Supplied entries —

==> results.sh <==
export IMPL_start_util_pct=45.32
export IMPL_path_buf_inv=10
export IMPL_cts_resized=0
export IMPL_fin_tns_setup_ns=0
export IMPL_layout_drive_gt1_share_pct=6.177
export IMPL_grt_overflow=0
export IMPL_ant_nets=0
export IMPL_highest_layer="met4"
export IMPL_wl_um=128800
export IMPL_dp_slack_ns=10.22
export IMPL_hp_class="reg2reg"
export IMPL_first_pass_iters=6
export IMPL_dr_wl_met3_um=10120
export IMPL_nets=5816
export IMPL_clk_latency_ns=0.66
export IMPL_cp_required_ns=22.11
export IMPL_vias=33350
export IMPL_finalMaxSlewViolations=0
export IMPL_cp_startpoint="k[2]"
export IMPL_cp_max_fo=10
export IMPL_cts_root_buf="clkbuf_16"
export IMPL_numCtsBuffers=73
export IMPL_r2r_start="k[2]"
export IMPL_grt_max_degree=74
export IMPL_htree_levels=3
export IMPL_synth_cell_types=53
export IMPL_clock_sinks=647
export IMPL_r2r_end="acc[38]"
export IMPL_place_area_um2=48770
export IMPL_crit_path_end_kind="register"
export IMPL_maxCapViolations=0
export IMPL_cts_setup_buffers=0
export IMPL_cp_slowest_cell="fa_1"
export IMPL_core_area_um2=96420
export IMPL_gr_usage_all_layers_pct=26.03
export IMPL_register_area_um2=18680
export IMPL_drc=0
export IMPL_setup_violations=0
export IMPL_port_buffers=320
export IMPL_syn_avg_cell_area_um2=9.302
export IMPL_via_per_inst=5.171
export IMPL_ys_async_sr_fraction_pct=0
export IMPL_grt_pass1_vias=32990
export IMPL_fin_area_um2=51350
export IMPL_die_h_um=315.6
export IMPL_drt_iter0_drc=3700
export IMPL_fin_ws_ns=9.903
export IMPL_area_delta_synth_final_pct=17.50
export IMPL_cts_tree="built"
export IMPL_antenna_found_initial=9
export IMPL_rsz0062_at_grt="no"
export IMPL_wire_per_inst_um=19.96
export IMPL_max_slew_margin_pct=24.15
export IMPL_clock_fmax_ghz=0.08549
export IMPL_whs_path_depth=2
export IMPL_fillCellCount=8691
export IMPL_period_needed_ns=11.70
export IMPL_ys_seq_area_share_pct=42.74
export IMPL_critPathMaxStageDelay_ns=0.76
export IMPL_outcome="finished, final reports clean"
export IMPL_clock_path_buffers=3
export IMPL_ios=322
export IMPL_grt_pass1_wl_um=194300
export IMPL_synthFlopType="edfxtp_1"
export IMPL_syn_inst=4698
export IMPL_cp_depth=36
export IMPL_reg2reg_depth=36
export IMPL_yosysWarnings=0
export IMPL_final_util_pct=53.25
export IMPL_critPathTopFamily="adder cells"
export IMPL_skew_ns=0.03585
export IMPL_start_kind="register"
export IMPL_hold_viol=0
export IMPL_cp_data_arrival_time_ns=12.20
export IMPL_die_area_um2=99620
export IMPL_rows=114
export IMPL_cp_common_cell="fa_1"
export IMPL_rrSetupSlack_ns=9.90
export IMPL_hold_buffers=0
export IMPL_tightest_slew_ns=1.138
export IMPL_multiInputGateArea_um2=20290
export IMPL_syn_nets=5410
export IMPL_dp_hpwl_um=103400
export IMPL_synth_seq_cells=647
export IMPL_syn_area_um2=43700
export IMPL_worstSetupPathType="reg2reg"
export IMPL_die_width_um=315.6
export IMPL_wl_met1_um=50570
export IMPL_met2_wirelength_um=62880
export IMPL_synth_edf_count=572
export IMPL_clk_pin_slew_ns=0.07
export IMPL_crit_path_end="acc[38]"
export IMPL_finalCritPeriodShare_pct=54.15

Task directions — With nothing added or dropped, write out the listing again.

Your response —
==> results.sh <==
export IMPL_start_util_pct=45.32
export IMPL_path_buf_inv=10
export IMPL_cts_resized=0
export IMPL_fin_tns_setup_ns=0
export IMPL_layout_drive_gt1_share_pct=6.177
export IMPL_grt_overflow=0
export IMPL_ant_nets=0
export IMPL_highest_layer="met4"
export IMPL_wl_um=128800
export IMPL_dp_slack_ns=10.22
export IMPL_hp_class="reg2reg"
export IMPL_first_pass_iters=6
export IMPL_dr_wl_met3_um=10120
export IMPL_nets=5816
export IMPL_clk_latency_ns=0.66
export IMPL_cp_required_ns=22.11
export IMPL_vias=33350
export IMPL_finalMaxSlewViolations=0
export IMPL_cp_startpoint="k[2]"
export IMPL_cp_max_fo=10
export IMPL_cts_root_buf="clkbuf_16"
export IMPL_numCtsBuffers=73
export IMPL_r2r_start="k[2]"
export IMPL_grt_max_degree=74
export IMPL_htree_levels=3
export IMPL_synth_cell_types=53
export IMPL_clock_sinks=647
export IMPL_r2r_end="acc[38]"
export IMPL_place_area_um2=48770
export IMPL_crit_path_end_kind="register"
export IMPL_maxCapViolations=0
export IMPL_cts_setup_buffers=0
export IMPL_cp_slowest_cell="fa_1"
export IMPL_core_area_um2=96420
export IMPL_gr_usage_all_layers_pct=26.03
export IMPL_register_area_um2=18680
export IMPL_drc=0
export IMPL_setup_violations=0
export IMPL_port_buffers=320
export IMPL_syn_avg_cell_area_um2=9.302
export IMPL_via_per_inst=5.171
export IMPL_ys_async_sr_fraction_pct=0
export IMPL_grt_pass1_vias=32990
export IMPL_fin_area_um2=51350
export IMPL_die_h_um=315.6
export IMPL_drt_iter0_drc=3700
export IMPL_fin_ws_ns=9.903
export IMPL_area_delta_synth_final_pct=17.50
export IMPL_cts_tree="built"
export IMPL_antenna_found_initial=9
export IMPL_rsz0062_at_grt="no"
export IMPL_wire_per_inst_um=19.96
export IMPL_max_slew_margin_pct=24.15
export IMPL_clock_fmax_ghz=0.08549
export IMPL_whs_path_depth=2
export IMPL_fillCellCount=8691
export IMPL_period_needed_ns=11.70
export IMPL_ys_seq_area_share_pct=42.74
export IMPL_critPathMaxStageDelay_ns=0.76
export IMPL_outcome="finished, final reports clean"
export IMPL_clock_path_buffers=3
export IMPL_ios=322
export IMPL_grt_pass1_wl_um=194300
export IMPL_synthFlopType="edfxtp_1"
export IMPL_syn_inst=4698
export IMPL_cp_depth=36
export IMPL_reg2reg_depth=36
export IMPL_yosysWarnings=0
export IMPL_final_util_pct=53.25
export IMPL_critPathTopFamily="adder cells"
export IMPL_skew_ns=0.03585
export IMPL_start_kind="register"
export IMPL_hold_viol=0
export IMPL_cp_data_arrival_time_ns=12.20
export IMPL_die_area_um2=99620
export IMPL_rows=114
export IMPL_cp_common_cell="fa_1"
export IMPL_rrSetupSlack_ns=9.90
export IMPL_hold_buffers=0
export IMPL_tightest_slew_ns=1.138
export IMPL_multiInputGateArea_um2=20290
export IMPL_syn_nets=5410
export IMPL_dp_hpwl_um=103400
export IMPL_synth_seq_cells=647
export IMPL_syn_area_um2=43700
export IMPL_worstSetupPathType="reg2reg"
export IMPL_die_width_um=315.6
export IMPL_wl_met1_um=50570
export IMPL_met2_wirelength_um=62880
export IMPL_synth_edf_count=572
export IMPL_clk_pin_slew_ns=0.07
export IMPL_crit_path_end="acc[38]"
export IMPL_finalCritPeriodShare_pct=54.15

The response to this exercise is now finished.